Planting & Ambiguity
Teaching | by Pastor Adam Sinnett
“He has made everything beautiful in its time…” Ecc 3:11
If you’re just getting involved with Downtown Cornerstone, it’s important to know that one of the distinct challenges of church planting is ambiguity. Something is ambiguous if it is unclear or can be interpreted in a number of different ways. There can be many things that are unclear at a newly forming church. When you start anything from scratch – including churches – there will inevitably be much that is ambiguous. That’s normal.
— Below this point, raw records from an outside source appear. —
--- src/rtl/trap_csr_pkg.sv ---
package trap_csr_pkg;

    localparam int CSR_AW = 12;

    typedef logic [1:0] priv_t;
    localparam priv_t PRIV_USER = 2'b00;
    localparam priv_t PRIV_MACH = 2'b11;

    localparam logic [CSR_AW-1:0] ADR_STATUS = 12'h300;
    localparam logic [CSR_AW-1:0] ADR_VECTOR = 12'h305;
    localparam logic [CSR_AW-1:0] ADR_RETPC  = 12'h341;
    localparam logic [CSR_AW-1:0] ADR_CAUSE  = 12'h342;
    localparam logic [CSR_AW-1:0] ADR_VALUE  = 12'h343;
    localparam logic [CSR_AW-1:0] ADR_HARTID = 12'hF14;

    localparam int BIT_IE    = 3;
    localparam int BIT_PIE   = 7;
    localparam int BIT_PPRIV = 11;

    typedef struct packed {
        logic  ie;
        logic  pie;
        priv_t priv;
        priv_t ppriv;
    } status_t;

    typedef enum logic [2:0] {
        SEL_NONE,
        SEL_STATUS,
        SEL_VECTOR,
        SEL_RETPC,
        SEL_CAUSE,
        SEL_VALUE,
        SEL_HARTID
    } csr_sel_e;

endpackage
`src/rtl/irm_pkg.sv`:
```
// Shared types and table functions for the two-stage image-rejection mixer.
// Assumes a 3-bit octant index for the coarse table and a 6-bit index for
// the fine table (fifteen levels, amplitude 7).
package irm_pkg;

    // Ternary local sample: neg = sign, mag = 0 marks a blank (zero) value.
    typedef struct packed {
        logic neg;
        logic mag;
    } tern_t;

    localparam int COARSE_IDX_W = 3;
    localparam int FINE_IDX_W   = 6;
    localparam int FINE_LVL_W   = 4;

    // One quarter wave of the fine table: round(7*sin(2*pi*(j+0.5)/64)).
    function automatic logic [2:0] fine_quarter(input logic [3:0] j);
        logic [2:0] v;
        case (j)
            4'd0:                      v = 3'd0;
            4'd1:                      v = 3'd1;
            4'd2, 4'd3:                v = 3'd2;
            4'd4:                      v = 3'd3;
            4'd5, 4'd6:                v = 3'd4;
            4'd7, 4'd8:                v = 3'd5;
            4'd9, 4'd10, 4'd11:        v = 3'd6;
            default:                   v = 3'd7;
        endcase
        return v;
    endfunction

    // Full-wave fine sine from a 6-bit index by quadrant symmetry.
    function automatic logic signed [FINE_LVL_W-1:0] fine_sine(input logic [5:0] m);
        logic [2:0] mag;
        mag = m[4] ? fine_quarter(4'd15 - m[3:0]) : fine_quarter(m[3:0]);
        return m[5] ? -$signed({1'b0, mag}) : $signed({1'b0, mag});
    endfunction

endpackage

```
`src/rtl/irm_nco.sv`:
```
// Phase accumulator with a double-buffered increment and a phase snapshot.
// Writes land in a pending word; the period strobe activates it and
// captures the current phase. The accumulator wraps modulo 2^W.
module irm_nco #(
    parameter int W = 24
) (
    input  logic         clk,
    input  logic         rst_n,
    input  logic         adv,
    input  logic         period_stb,
    input  logic         inc_wr,
    input  logic [W-1:0] inc_data,
    output logic [W-1:0] phase,
    output logic [W-1:0] snap
);

    logic [W-1:0] inc_pend;
    logic [W-1:0] inc_act;
    logic [W-1:0] acc;
    logic [W-1:0] snap_q;

    // Pending increment: latches every software write.
    always_ff @(posedge clk) begin
        if (!rst_n)      inc_pend <= '0;
        else if (inc_wr) inc_pend <= inc_data;
    end

    // Active increment: takes the newest word on the period strobe.
    always_ff @(posedge clk) begin
        if (!rst_n)          inc_act <= '0;
        else if (period_stb) inc_act <= inc_wr ? inc_data : inc_pend;
    end

    // Phase accumulator: advances once per sample tick, wrapping naturally.
    always_ff @(posedge clk) begin
        if (!rst_n)   acc <= '0;
        else if (adv) acc <= acc + inc_act;
    end

    // Snapshot: holds the phase seen at the last period strobe.
    always_ff @(posedge clk) begin
        if (!rst_n)          snap_q <= '0;
        else if (period_stb) snap_q <= acc;
    end

    assign phase = acc;
    assign snap  = snap_q;

endmodule

```
`src/rtl/irm_stage1.sv`:
```
// Coarse image-rejection mixer. A three-level cosine/sine from the top
// 3 phase bits multiplies the 1-bit I/Q samples by XOR on the sign bits.
// Only the sign and a blank flag of each combined result leave the stage.
// Purely combinational; the caller registers the result.
module irm_stage1
    import irm_pkg::*;
#(
    parameter int W = 24
) (
    input  logic [W-1:0] phase,
    input  logic         in_i,
    input  logic         in_q,
    input  logic         up_mode,
    output logic         i_neg,
    output logic         i_blank,
    output logic         q_neg,
    output logic         q_blank
);

    logic [COARSE_IDX_W-1:0] oct;
    tern_t                   lo_c;
    tern_t                   lo_s;
    logic signed [2:0]       sum_i;
    logic signed [2:0]       sum_q;

    assign oct = phase[W-1 -: COARSE_IDX_W];

    // One ternary product: XOR of signs, gated by the local magnitude.
    function automatic logic signed [2:0] tprod(input logic x, input tern_t lo);
        if (!lo.mag)          return 3'sd0;
        else if (x ^ lo.neg)  return -3'sd1;
        else                  return 3'sd1;
    endfunction

    // Coarse table lookup; up-conversion flips the sine sign.
    always_comb begin
        lo_c.mag = !(oct == 3'd2 || oct == 3'd6);
        lo_c.neg = (oct == 3'd3 || oct == 3'd4 || oct == 3'd5);
        lo_s.mag = !(oct == 3'd0 || oct == 3'd4);
        lo_s.neg = (oct == 3'd5 || oct == 3'd6 || oct == 3'd7) ^ up_mode;
    end

    // Image-rejection combination and reduction to sign plus blank.
    always_comb begin
        sum_i   = tprod(in_i, lo_c) + tprod(in_q, lo_s);
        sum_q   = tprod(in_q, lo_c) - tprod(in_i, lo_s);
        i_neg   = sum_i[2];
        i_blank = (sum_i == 3'sd0);
        q_neg   = sum_q[2];
        q_blank = (sum_q == 3'sd0);
    end

endmodule

```
`src/rtl/irm_stage2.sv`:
```
// Fine image-rejection mixer with the output register. A fifteen-level
// cosine/sine from the top 6 phase bits multiplies the ternary stage-1
// values; sums and differences form the signed I/Q words. Assumes OUT_W
// is at least 5 so the largest magnitude (14) fits.
module irm_stage2
    import irm_pkg::*;
#(
    parameter int W     = 32,
    parameter int OUT_W = 5
) (
    input  logic                    clk,
    input  logic                    rst_n,
    input  logic                    adv,
    input  logic [W-1:0]            phase,
    input  logic                    up_mode,
    input  logic                    i_neg,
    input  logic                    i_blank,
    input  logic                    q_neg,
    input  logic                    q_blank,
    output logic signed [OUT_W-1:0] out_i,
    output logic signed [OUT_W-1:0] out_q,
    output logic                    out_i_blank,
    output logic                    out_q_blank
);

    localparam logic [FINE_IDX_W-1:0] QTR = FINE_IDX_W'(1 << (FINE_IDX_W - 2));

    logic [FINE_IDX_W-1:0]        idx;
    logic signed [FINE_LVL_W-1:0] lo_c;
    logic signed [FINE_LVL_W-1:0] lo_s;
    logic signed [OUT_W-1:0]      nxt_i;
    logic signed [OUT_W-1:0]      nxt_q;
    logic                         nxt_bi;
    logic                         nxt_bq;

    assign idx = phase[W-1 -: FINE_IDX_W];

    // Ternary value times a fine local level, sign-extended to OUT_W.
    function automatic logic signed [OUT_W-1:0] fprod(input logic neg, input logic blank,
                                                      input logic signed [FINE_LVL_W-1:0] lo);
        logic signed [OUT_W-1:0] ext;
        ext = {{(OUT_W-FINE_LVL_W){lo[FINE_LVL_W-1]}}, lo};
        if (blank)    return '0;
        else if (neg) return -ext;
        else          return ext;
    endfunction

    // Fine table lookup; cosine is the sine a quarter turn ahead.
    always_comb begin
        lo_c = fine_sine(idx + QTR);
        lo_s = up_mode ? -fine_sine(idx) : fine_sine(idx);
    end

    // Image-rejection combination and per-lane blank detection.
    always_comb begin
        nxt_i  = fprod(i_neg, i_blank, lo_c) + fprod(q_neg, q_blank, lo_s);
        nxt_q  = fprod(q_neg, q_blank, lo_c) - fprod(i_neg, i_blank, lo_s);
        nxt_bi = (i_blank || lo_c == '0) && (q_blank || lo_s == '0);
        nxt_bq = (q_blank || lo_c == '0) && (i_blank || lo_s == '0);
    end

    // Output register: loads once per sample tick, idles blank after reset.
    always_ff @(posedge clk) begin
        if (!rst_n) begin
            out_i       <= '0;
            out_q       <= '0;
            out_i_blank <= 1'b1;
            out_q_blank <= 1'b1;
        end else if (adv) begin
            out_i       <= nxt_i;
            out_q       <= nxt_q;
            out_i_blank <= nxt_bi;
            out_q_blank <= nxt_bq;
        end
    end

endmodule

```
`src/rtl/irm_downconv.sv`:
```
// Top of the two-stage image-rejection converter: two phase accumulators,
// a coarse XOR mixer and a fine multi-level mixer with registered outputs.
// Assumes smp_en pulses once per input sample and period_stb once per period.
module irm_downconv #(
    parameter int PH1_W = 24,
    parameter int PH2_W = 32,
    parameter int OUT_W = 5
) (
    input  logic                    clk,
    input  logic                    rst_n,
    input  logic                    smp_en,
    input  logic                    in_i,
    input  logic                    in_q,
    input  logic                    up_mode,
    input  logic                    period_stb,
    input  logic                    inc1_wr,
    input  logic [PH1_W-1:0]        inc1_data,
    input  logic                    inc2_wr,
    input  logic [PH2_W-1:0]        inc2_data,
    output logic [PH1_W-1:0]        phase1_snap,
    output logic [PH2_W-1:0]        phase2_snap,
    output logic signed [OUT_W-1:0] out_i,
    output logic signed [OUT_W-1:0] out_q,
    output logic                    out_i_blank,
    output logic                    out_q_blank
);

    logic [PH1_W-1:0] ph1;
    logic [PH2_W-1:0] ph2;
    logic             s1_i_neg;
    logic             s1_i_blank;
    logic             s1_q_neg;
    logic             s1_q_blank;

    irm_nco #(.W(PH1_W)) u_nco1 (
        .clk(clk), .rst_n(rst_n), .adv(smp_en), .period_stb(period_stb),
        .inc_wr(inc1_wr), .inc_data(inc1_data), .phase(ph1), .snap(phase1_snap)
    );

    irm_nco #(.W(PH2_W)) u_nco2 (
        .clk(clk), .rst_n(rst_n), .adv(smp_en), .period_stb(period_stb),
        .inc_wr(inc2_wr), .inc_data(inc2_data), .phase(ph2), .snap(phase2_snap)
    );

    irm_stage1 #(.W(PH1_W)) u_st1 (
        .phase(ph1), .in_i(in_i), .in_q(in_q), .up_mode(up_mode),
        .i_neg(s1_i_neg), .i_blank(s1_i_blank), .q_neg(s1_q_neg), .q_blank(s1_q_blank)
    );

    irm_stage2 #(.W(PH2_W), .OUT_W(OUT_W)) u_st2 (
        .clk(clk), .rst_n(rst_n), .adv(smp_en), .phase(ph2), .up_mode(up_mode),
        .i_neg(s1_i_neg), .i_blank(s1_i_blank), .q_neg(s1_q_neg), .q_blank(s1_q_blank),
        .out_i(out_i), .out_q(out_q), .out_i_blank(out_i_blank), .out_q_blank(out_q_blank)
    );

endmodule

```
`config.mk`:
```
export PLATFORM = sky130hd
export DESIGN_NAME = irm_downconv
export DESIGN_NICKNAME = d
export VERILOG_FILES = /design/src/rtl/irm_pkg.sv /design/src/rtl/irm_nco.sv /design/src/rtl/irm_stage1.sv /design/src/rtl/irm_stage2.sv /design/src/rtl/irm_downconv.sv
export SDC_FILE = /design/constraint.sdc
export NUM_CORES = 1
export LEC_CHECK = 0
export ABC_CLOCK_PERIOD_IN_PS = 4450
export BUFFER_PORTS_ARGS = -buffer_cell sky130_fd_sc_hd__buf_2
export CORE_MARGIN = 2
export CORE_UTILIZATION = 33
export CTS_BUF_LIST = sky130_fd_sc_hd__clkbuf_2
export DETAILED_ROUTE_END_ITERATION = 7
export PLACE_DENSITY = 0.49
export SYNTH_ARGS = -nofsm -noshare
export SYNTH_HDL_FRONTEND = slang
export SYNTH_SLANG_ARGS = --single-unit
export TNS_END_PERCENT = 100
```
`constraint.sdc`:
```
create_clock -name clk -period 4.45 [get_ports clk]
set_clock_uncertainty 0.05 [all_clocks]
set_input_delay 0.6675 -clock clk [delete_from_list [all_inputs] [get_ports clk]]
set_output_delay 0.6675 -clock clk [all_outputs]
set_load 0.05 [all_outputs]
```
===== src/rtl/ee_prog_pkg.sv =====
package ee_prog_pkg;
  typedef enum logic [1:0] {
    OP_ERASE     = 2'd0,
    OP_WRITE     = 2'd1,
    OP_ERASE_ALL = 2'd2,
    OP_WRITE_ALL = 2'd3
  } ee_op_e;
endpackage


===== src/rtl/ee_start_gate.sv =====
module ee_start_gate
  import ee_prog_pkg::*;
#(
  parameter int ADDR_W = 3,
  parameter int DATA_W = 8
) (
  input  logic              clk,
  input  logic              rst_n,
  input  logic              req_valid,
  input  logic [1:0]        req_op,
  input  logic [ADDR_W-1:0] req_addr,
  input  logic [DATA_W-1:0] req_data,
  input  logic              cs,
  input  logic              cs_fall,
  input  logic              sclk_rise,
  input  logic              busy,
  output logic              req_ready,
  output logic              armed,
  output logic              start,
  output ee_op_e            op_q,
  output logic [ADDR_W-1:0] addr_q,
  output logic [DATA_W-1:0] data_q
);
  logic accept;

  assign req_ready = ~armed & ~busy;
  assign accept    = req_valid & req_ready;
  // the window closes on the first C rise; a C rise wins a tie
  assign start     = armed & cs_fall & ~sclk_rise;

  always_ff @(posedge clk or negedge rst_n) begin
    if (!rst_n) begin
      armed  <= 1'b0;
      op_q   <= OP_ERASE;
      addr_q <= '0;
      data_q <= '0;
    end else if (accept) begin
      armed  <= cs;
      op_q   <= ee_op_e'(req_op);
      addr_q <= req_addr;
      data_q <= req_data;
    end else if (armed && (sclk_rise || cs_fall)) begin
      armed  <= 1'b0;
    end
  end
endmodule


===== src/rtl/ee_prog_seq.sv =====
module ee_prog_seq
  import ee_prog_pkg::*;
#(
  parameter int ADDR_W      = 3,
  parameter int DATA_W      = 8,
  parameter int PROG_CYCLES = 40
) (
  input  logic              clk,
  input  logic              rst_n,
  input  logic              start,
  input  ee_op_e            op,
  input  logic [ADDR_W-1:0] addr,
  input  logic [DATA_W-1:0] data,
  output logic              busy,
  output logic              done,
  output logic              mem_we,
  output logic [ADDR_W-1:0] mem_addr,
  output logic [DATA_W-1:0] mem_wdata
);
  localparam int DEPTH  = 1 << ADDR_W;
  localparam int CW_T   = $clog2(PROG_CYCLES + 1);
  localparam int CNT_W  = (CW_T > ADDR_W + 2) ? CW_T : ADDR_W + 2;
  localparam logic [CNT_W-1:0] LAST   = CNT_W'(PROG_CYCLES);
  localparam logic [CNT_W-1:0] DEPTHC = CNT_W'(DEPTH);

  logic [CNT_W-1:0] cnt;
  logic [CNT_W-1:0] step;
  logic [CNT_W-1:0] pstep;
  logic             whole;
  logic             prog;

  assign busy  = (cnt != '0);
  assign done  = busy && (cnt == LAST);
  assign step  = cnt - 1'b1;
  assign pstep = step - DEPTHC;
  assign whole = (op == OP_ERASE_ALL) || (op == OP_WRITE_ALL);
  assign prog  = (op == OP_WRITE) || (op == OP_WRITE_ALL);

  always_ff @(posedge clk or negedge rst_n) begin
    if (!rst_n)    cnt <= '0;
    else if (start) cnt <= CNT_W'(1);
    else if (busy)  cnt <= (cnt == LAST) ? '0 : cnt + 1'b1;
  end

  always_comb begin
    mem_we    = 1'b0;
    mem_addr  = addr;
    mem_wdata = '1;
    if (busy) begin
      if (!whole) begin
        if (step == '0) begin
          mem_we = 1'b1;
        end else if (prog && step == CNT_W'(1)) begin
          mem_we    = 1'b1;
          mem_wdata = data;
        end
      end else begin
        if (step < DEPTHC) begin
          mem_we   = 1'b1;
          mem_addr = step[ADDR_W-1:0];
        end else if (prog && step < 2 * DEPTHC) begin
          mem_we    = 1'b1;
          mem_addr  = pstep[ADDR_W-1:0];
          mem_wdata = data;
        end
      end
    end
  end
endmodule


===== src/rtl/ee_status_drv.sv =====
module ee_status_drv (
  input  logic clk,
  input  logic rst_n,
  input  logic cs,
  input  logic cs_fall,
  input  logic busy,
  input  logic done,
  output logic q_out,
  output logic q_oe
);
  logic finished;

  always_ff @(posedge clk or negedge rst_n) begin
    if (!rst_n)       finished <= 1'b0;
    else if (done)    finished <= 1'b1;
    else if (cs_fall) finished <= 1'b0;
  end

  assign q_oe  = cs & (busy | finished);
  assign q_out = ~busy;
endmodule


===== src/rtl/ee_prog_ctrl.sv =====
module ee_prog_ctrl
  import ee_prog_pkg::*;
#(
  parameter int ADDR_W      = 3,
  parameter int DATA_W      = 8,
  parameter int PROG_CYCLES = 40
) (
  input  logic              clk,
  input  logic              rst_n,
  input  logic              req_valid,
  output logic              req_ready,
  input  logic [1:0]        req_op,
  input  logic [ADDR_W-1:0] req_addr,
  input  logic [DATA_W-1:0] req_data,
  input  logic              cs,
  input  logic              sclk,
  output logic              mem_we,
  output logic [ADDR_W-1:0] mem_addr,
  output logic [DATA_W-1:0] mem_wdata,
  output logic              q_out,
  output logic              q_oe
);
  logic              cs_q, sclk_q;
  logic              cs_fall, sclk_rise;
  logic              armed, start, busy, done;
  ee_op_e            op_q;
  logic [ADDR_W-1:0] addr_q;
  logic [DATA_W-1:0] data_q;

  always_ff @(posedge clk or negedge rst_n) begin
    if (!rst_n) begin
      cs_q   <= 1'b0;
      sclk_q <= 1'b0;
    end else begin
      cs_q   <= cs;
      sclk_q <= sclk;
    end
  end

  assign cs_fall   = cs_q & ~cs;
  assign sclk_rise = ~sclk_q & sclk;

  ee_start_gate #(.ADDR_W(ADDR_W), .DATA_W(DATA_W)) u_gate (
    .clk(clk), .rst_n(rst_n), .req_valid(req_valid), .req_op(req_op),
    .req_addr(req_addr), .req_data(req_data), .cs(cs), .cs_fall(cs_fall),
    .sclk_rise(sclk_rise), .busy(busy), .req_ready(req_ready),
    .armed(armed), .start(start), .op_q(op_q), .addr_q(addr_q), .data_q(data_q)
  );

  ee_prog_seq #(.ADDR_W(ADDR_W), .DATA_W(DATA_W), .PROG_CYCLES(PROG_CYCLES)) u_seq (
    .clk(clk), .rst_n(rst_n), .start(start), .op(op_q), .addr(addr_q),
    .data(data_q), .busy(busy), .done(done), .mem_we(mem_we),
    .mem_addr(mem_addr), .mem_wdata(mem_wdata)
  );

  ee_status_drv u_stat (
    .clk(clk), .rst_n(rst_n), .cs(cs), .cs_fall(cs_fall), .busy(busy),
    .done(done), .q_out(q_out), .q_oe(q_oe)
  );
endmodule


===== config.mk =====
export PLATFORM = sky130hd
export DESIGN_NAME = ee_prog_ctrl
export DESIGN_NICKNAME = d
export VERILOG_FILES = /design/src/rtl/ee_prog_pkg.sv /design/src/rtl/ee_start_gate.sv /design/src/rtl/ee_prog_seq.sv /design/src/rtl/ee_status_drv.sv /design/src/rtl/ee_prog_ctrl.sv
export SDC_FILE = /design/constraint.sdc
export NUM_CORES = 1
export LEC_CHECK = 0
export ABC_AREA = 1
export BUFFER_PORTS_ARGS = -buffer_cell sky130_fd_sc_hd__buf_2
export CORE_MARGIN = 10
export CORE_UTILIZATION = 47
export DETAILED_ROUTE_END_ITERATION = 16
export PLACE_DENSITY = 0.74
export SETUP_SLACK_MARGIN = 0.2
export SYNTH_ARGS = -nofsm -noshare
export SYNTH_HDL_FRONTEND = slang
export SYNTH_SLANG_ARGS = --single-unit

===== constraint.sdc =====
create_clock -name clk -period 1.8 [get_ports clk]
set_clock_uncertainty 0.2 [all_clocks]
set_input_delay 0 -clock clk [delete_from_list [all_inputs] [get_ports clk]]
set_output_delay 0 -clock clk [all_outputs]
set_load 0.005 [all_outputs]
To thrive in a church plant you must be comfortable with varying levels of ambiguity or you will grow frustrated and disappointed.
To thrive in a church plant you must be comfortable with varying levels of ambiguity or you will grow frustrated and disappointed.
Even though Downtown Cornerstone “launched” on April 3rd, ambiguity remains. There is still much to be done and many questions to be answered, such as: When will we have more communities? What’s the long term plan for intentional life-on-life discipleship? Why do we do this and not this? How will we engage the arts and music scene? What will it look like to genuinely serve the city? When will we have training for evangelism? When will we have more elders, deacons, etc? When will we roll out the membership process? And more.
These are great questions. They are. Each question has a place in the queue and the overall strategy.
But, it is going to take some time.
Those who struggle with wanting to control their environment and have all of the answers (like me!) in advance will have a hard time with ambiguity. But, the answer isn’t necessarily to find an environment where you’re comfortable, with all questions answered, but to ask the Father what He wants to do in and through you in this season. The church is a people, not a place, and this is an exciting opportunity for you to use your God-given gifts for the mission of God as He builds His church.
Maybe none of you struggle with this. Maybe I’m the only one. But, I suspect not. When faced with ambiguity we have the choice of leaning into control or leaning into Christ. In the end, Christ is the only non-ambiguous element of this church and our lives. If we’re honest, that’s true no matter where we are. How gracious of our Father to use the ambiguity of this season to push us to deeper trust, love and dependence on King Jesus – and love, patience, and kindness towards others.
His promise is great, “He makes everything beautiful in its time”, even amidst the ambiguity.